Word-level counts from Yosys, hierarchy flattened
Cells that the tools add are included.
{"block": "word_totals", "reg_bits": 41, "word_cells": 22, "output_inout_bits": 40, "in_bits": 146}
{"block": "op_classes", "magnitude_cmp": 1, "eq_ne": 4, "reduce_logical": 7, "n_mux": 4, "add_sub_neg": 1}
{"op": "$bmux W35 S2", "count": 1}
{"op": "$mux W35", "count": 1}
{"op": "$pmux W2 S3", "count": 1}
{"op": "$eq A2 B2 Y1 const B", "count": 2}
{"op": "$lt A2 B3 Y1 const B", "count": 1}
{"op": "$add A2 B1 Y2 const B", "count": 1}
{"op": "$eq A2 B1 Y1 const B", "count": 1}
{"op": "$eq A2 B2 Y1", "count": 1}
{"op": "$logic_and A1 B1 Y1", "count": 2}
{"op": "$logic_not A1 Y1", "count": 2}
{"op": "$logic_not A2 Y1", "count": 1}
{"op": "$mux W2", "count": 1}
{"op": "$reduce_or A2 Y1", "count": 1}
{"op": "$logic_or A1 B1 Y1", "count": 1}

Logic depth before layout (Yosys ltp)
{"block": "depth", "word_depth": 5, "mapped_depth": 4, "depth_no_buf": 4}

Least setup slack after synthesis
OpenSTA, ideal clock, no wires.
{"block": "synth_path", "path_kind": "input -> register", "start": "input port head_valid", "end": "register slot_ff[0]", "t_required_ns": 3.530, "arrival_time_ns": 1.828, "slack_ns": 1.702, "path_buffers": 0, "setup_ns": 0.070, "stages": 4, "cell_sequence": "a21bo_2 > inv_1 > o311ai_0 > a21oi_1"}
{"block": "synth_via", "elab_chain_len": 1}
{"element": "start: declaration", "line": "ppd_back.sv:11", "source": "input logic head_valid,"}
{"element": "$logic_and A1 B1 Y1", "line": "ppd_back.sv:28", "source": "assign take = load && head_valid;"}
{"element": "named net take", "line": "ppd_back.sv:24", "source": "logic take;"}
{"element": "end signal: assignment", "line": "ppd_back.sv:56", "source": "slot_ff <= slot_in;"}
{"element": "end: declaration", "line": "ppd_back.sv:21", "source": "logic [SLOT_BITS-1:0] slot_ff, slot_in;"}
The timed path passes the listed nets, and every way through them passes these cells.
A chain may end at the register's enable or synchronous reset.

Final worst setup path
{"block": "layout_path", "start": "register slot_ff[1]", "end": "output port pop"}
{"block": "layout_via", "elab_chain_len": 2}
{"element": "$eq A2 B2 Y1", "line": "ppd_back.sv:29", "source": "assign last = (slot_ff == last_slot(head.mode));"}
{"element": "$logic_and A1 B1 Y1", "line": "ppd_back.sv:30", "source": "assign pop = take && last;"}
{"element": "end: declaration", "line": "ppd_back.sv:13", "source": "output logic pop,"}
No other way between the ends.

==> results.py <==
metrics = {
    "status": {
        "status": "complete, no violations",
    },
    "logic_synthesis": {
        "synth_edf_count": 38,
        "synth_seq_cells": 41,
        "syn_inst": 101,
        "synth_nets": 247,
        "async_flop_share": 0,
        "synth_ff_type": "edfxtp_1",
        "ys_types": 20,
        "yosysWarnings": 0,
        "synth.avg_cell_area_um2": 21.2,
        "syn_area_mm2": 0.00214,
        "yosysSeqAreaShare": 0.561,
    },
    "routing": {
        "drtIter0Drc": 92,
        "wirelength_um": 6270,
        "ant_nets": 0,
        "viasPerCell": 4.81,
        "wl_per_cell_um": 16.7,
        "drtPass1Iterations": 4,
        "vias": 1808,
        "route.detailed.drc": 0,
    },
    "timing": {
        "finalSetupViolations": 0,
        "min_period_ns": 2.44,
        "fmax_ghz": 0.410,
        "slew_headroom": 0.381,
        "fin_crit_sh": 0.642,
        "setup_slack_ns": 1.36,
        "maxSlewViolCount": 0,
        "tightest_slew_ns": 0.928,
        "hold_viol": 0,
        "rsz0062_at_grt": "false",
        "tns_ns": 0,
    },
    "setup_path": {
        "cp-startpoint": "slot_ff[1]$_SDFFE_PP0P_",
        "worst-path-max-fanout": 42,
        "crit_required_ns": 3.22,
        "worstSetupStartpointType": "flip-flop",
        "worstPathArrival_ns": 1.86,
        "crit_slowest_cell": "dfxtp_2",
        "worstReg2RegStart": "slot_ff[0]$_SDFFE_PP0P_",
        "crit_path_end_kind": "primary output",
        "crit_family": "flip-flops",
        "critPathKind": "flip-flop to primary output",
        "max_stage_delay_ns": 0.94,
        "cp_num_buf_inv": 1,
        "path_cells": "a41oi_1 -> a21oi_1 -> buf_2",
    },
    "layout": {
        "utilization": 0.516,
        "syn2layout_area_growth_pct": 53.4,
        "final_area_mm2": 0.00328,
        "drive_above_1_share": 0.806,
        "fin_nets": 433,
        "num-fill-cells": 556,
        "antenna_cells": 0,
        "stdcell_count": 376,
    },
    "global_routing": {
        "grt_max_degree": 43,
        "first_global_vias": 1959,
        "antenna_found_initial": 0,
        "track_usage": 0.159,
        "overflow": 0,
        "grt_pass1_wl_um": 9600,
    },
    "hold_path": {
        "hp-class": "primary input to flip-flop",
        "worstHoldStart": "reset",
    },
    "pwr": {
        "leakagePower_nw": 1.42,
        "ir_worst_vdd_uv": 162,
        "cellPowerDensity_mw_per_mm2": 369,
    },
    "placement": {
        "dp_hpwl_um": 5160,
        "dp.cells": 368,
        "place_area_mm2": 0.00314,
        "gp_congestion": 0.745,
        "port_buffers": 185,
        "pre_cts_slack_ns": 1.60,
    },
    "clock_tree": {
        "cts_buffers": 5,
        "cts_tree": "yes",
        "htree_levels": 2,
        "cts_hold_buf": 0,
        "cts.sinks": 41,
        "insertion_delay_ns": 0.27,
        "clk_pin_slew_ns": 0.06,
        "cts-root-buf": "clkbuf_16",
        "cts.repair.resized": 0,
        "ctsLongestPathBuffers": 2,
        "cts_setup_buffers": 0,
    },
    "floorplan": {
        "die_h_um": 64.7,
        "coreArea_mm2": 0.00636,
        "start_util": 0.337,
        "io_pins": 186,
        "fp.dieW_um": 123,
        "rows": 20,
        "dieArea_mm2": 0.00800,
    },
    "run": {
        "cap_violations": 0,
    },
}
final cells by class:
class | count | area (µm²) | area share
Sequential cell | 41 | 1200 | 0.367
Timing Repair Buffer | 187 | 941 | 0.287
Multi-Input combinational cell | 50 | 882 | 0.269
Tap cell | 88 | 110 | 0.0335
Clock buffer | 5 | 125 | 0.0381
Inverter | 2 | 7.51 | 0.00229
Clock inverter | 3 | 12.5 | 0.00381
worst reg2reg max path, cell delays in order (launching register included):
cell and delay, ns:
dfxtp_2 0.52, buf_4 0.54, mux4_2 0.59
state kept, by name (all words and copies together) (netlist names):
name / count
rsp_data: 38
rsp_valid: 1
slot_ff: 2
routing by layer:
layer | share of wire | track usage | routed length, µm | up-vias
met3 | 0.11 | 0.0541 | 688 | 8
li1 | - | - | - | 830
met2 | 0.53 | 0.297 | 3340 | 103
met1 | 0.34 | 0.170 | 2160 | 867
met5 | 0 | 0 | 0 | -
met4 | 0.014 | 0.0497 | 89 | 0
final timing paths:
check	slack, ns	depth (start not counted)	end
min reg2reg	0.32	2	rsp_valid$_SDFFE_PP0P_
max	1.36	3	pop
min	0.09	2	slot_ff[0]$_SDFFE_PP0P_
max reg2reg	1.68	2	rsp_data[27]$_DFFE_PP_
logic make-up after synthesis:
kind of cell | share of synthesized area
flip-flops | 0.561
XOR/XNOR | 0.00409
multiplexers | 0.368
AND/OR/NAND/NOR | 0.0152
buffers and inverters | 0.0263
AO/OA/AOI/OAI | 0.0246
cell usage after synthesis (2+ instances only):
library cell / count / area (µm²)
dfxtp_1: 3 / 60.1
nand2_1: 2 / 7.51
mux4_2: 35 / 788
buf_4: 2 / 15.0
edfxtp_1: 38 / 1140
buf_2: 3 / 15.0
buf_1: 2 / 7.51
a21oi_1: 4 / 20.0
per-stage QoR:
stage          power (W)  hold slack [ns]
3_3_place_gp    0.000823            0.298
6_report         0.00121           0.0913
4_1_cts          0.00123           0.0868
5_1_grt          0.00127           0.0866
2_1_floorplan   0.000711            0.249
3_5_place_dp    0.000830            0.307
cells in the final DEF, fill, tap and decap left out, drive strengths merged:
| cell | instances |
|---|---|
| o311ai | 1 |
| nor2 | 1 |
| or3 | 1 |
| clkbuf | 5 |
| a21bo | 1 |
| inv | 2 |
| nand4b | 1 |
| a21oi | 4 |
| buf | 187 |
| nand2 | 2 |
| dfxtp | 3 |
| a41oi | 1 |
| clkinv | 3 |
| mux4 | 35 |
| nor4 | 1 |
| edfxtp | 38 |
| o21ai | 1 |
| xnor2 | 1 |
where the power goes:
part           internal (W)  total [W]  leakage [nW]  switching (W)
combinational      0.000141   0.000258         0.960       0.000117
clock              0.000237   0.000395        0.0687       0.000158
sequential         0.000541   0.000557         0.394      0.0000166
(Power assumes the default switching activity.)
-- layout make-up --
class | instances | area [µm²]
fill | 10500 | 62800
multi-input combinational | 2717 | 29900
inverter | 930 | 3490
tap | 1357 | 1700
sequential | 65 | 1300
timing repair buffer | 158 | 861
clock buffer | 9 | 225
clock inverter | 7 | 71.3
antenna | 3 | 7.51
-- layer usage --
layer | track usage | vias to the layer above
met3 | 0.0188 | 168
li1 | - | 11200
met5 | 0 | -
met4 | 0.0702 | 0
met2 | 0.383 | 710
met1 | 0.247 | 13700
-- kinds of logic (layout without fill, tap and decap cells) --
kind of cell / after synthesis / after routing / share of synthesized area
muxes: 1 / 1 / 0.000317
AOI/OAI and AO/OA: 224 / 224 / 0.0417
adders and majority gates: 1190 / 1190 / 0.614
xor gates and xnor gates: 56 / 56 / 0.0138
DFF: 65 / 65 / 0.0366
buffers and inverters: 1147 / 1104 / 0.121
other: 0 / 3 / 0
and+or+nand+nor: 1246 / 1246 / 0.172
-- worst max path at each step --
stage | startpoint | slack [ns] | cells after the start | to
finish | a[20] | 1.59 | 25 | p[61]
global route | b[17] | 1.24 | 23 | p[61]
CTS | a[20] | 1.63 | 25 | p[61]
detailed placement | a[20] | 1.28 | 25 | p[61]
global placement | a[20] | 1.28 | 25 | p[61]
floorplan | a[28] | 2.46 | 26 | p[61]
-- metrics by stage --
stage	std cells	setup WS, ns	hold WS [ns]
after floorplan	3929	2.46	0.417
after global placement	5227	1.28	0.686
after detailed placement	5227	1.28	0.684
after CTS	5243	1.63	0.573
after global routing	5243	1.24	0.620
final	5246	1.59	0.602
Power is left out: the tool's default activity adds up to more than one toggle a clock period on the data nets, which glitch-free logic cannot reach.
## src/keyframe_curve_evaluator_macros.svh

```systemverilog
// Assertion macros for the keyframe curve evaluator.
// Used by the top level only; needs nothing else.
`ifndef KEYFRAME_CURVE_EVALUATOR_MACROS_SVH
`define KEYFRAME_CURVE_EVALUATOR_MACROS_SVH

// Same-cycle implication, disabled during reset.
`define KCE_ASSERT_IMPL(label, clk, rst, ante, cons, msg) \
  label: assert property (@(posedge clk) disable iff (rst) (ante) |-> (cons)) else $error(msg);

// Next-cycle implication, disabled during reset.
`define KCE_ASSERT_NEXT(label, clk, rst, ante, cons, msg) \
  label: assert property (@(posedge clk) disable iff (rst) (ante) |=> (cons)) else $error(msg);

`endif

```

## src/kce_pkg.sv

```systemverilog
// Shared types and codes for the keyframe curve evaluator.
// Standalone; used by the RAM, the divider and the top level.
package kce_pkg;

  // Default table depth.
  localparam int MAX_KEYS_DEF = 64;

  // Widths of the default RAM instance.
  localparam int RAM_WIDTH_DEF = 32;

  // Item kinds.
  localparam logic [2:0] KIND_WRITE   = 3'd0;
  localparam logic [2:0] KIND_TANGENT = 3'd1;
  localparam logic [2:0] KIND_MODE    = 3'd2;
  localparam logic [2:0] KIND_CLEAR   = 3'd3;
  localparam logic [2:0] KIND_EVAL    = 3'd4;

  // Interpolation modes.
  localparam logic [1:0] MODE_BEZIER  = 2'd0;
  localparam logic [1:0] MODE_LINEAR  = 2'd1;
  localparam logic [1:0] MODE_STEPPED = 2'd2;
  localparam logic [1:0] MODE_AUTO    = 2'd3;

  // Result status codes.
  localparam logic [1:0] ST_INTERP = 2'd0;
  localparam logic [1:0] ST_EMPTY  = 2'd1;
  localparam logic [1:0] ST_HELD   = 2'd2;
  localparam logic [1:0] ST_SAT    = 2'd3;

  // Divider operand width.
  localparam int DIV_W = 33;

  // Request to the shared divider.
  typedef struct packed {
    logic             start;
    logic [DIV_W-1:0] rem_init;
    logic [DIV_W-1:0] num;
    logic [DIV_W-1:0] den;
    logic [5:0]       steps;
  } div_req_t;

endpackage

```

## src/kce_div.sv

```systemverilog
// Shared restoring divider, one quotient bit per cycle.
// Depends on kce_pkg for the request struct.
module kce_div (
  input  logic                           clk,
  input  logic                           rst,
  input  kce_pkg::div_req_t              req,
  output logic                           busy,
  output logic [kce_pkg::DIV_W-1:0]      quo
);

  logic [kce_pkg::DIV_W-1:0] rem;
  logic [kce_pkg::DIV_W-1:0] num;
  logic [kce_pkg::DIV_W-1:0] den;
  logic [5:0]                cnt;
  logic [kce_pkg::DIV_W:0]   sh;
  logic [kce_pkg::DIV_W:0]   diff;
  logic                      fits;

  // Shift the next dividend bit into the partial remainder and try the subtract.
  assign sh   = {rem, num[kce_pkg::DIV_W-1]};
  assign diff = sh - {1'b0, den};
  assign fits = (sh >= {1'b0, den});
  assign busy = (cnt != 6'd0);

  // Step counter.
  always_ff @(posedge clk) begin
    if (rst) begin
      cnt <= 6'd0;
    end else if (req.start) begin
      cnt <= req.steps;
    end else if (busy) begin
      cnt <= cnt - 6'd1;
    end
  end

  // Remainder, dividend and quotient registers.
  always_ff @(posedge clk) begin
    if (req.start) begin
      rem <= req.rem_init;
      num <= req.num;
      den <= req.den;
      quo <= '0;
    end else if (busy) begin
      rem <= fits ? diff[kce_pkg::DIV_W-1:0] : sh[kce_pkg::DIV_W-1:0];
      num <= {num[kce_pkg::DIV_W-2:0], 1'b0};
      quo <= {quo[kce_pkg::DIV_W-2:0], fits};
    end
  end

endmodule

```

● ● ●

Work instructions:
Across the whole listing above, find every line with the string "primary" and copy it.

Task response:
        "crit_path_end_kind": "primary output",
        "critPathKind": "flip-flop to primary output",
        "hp-class": "primary input to flip-flop",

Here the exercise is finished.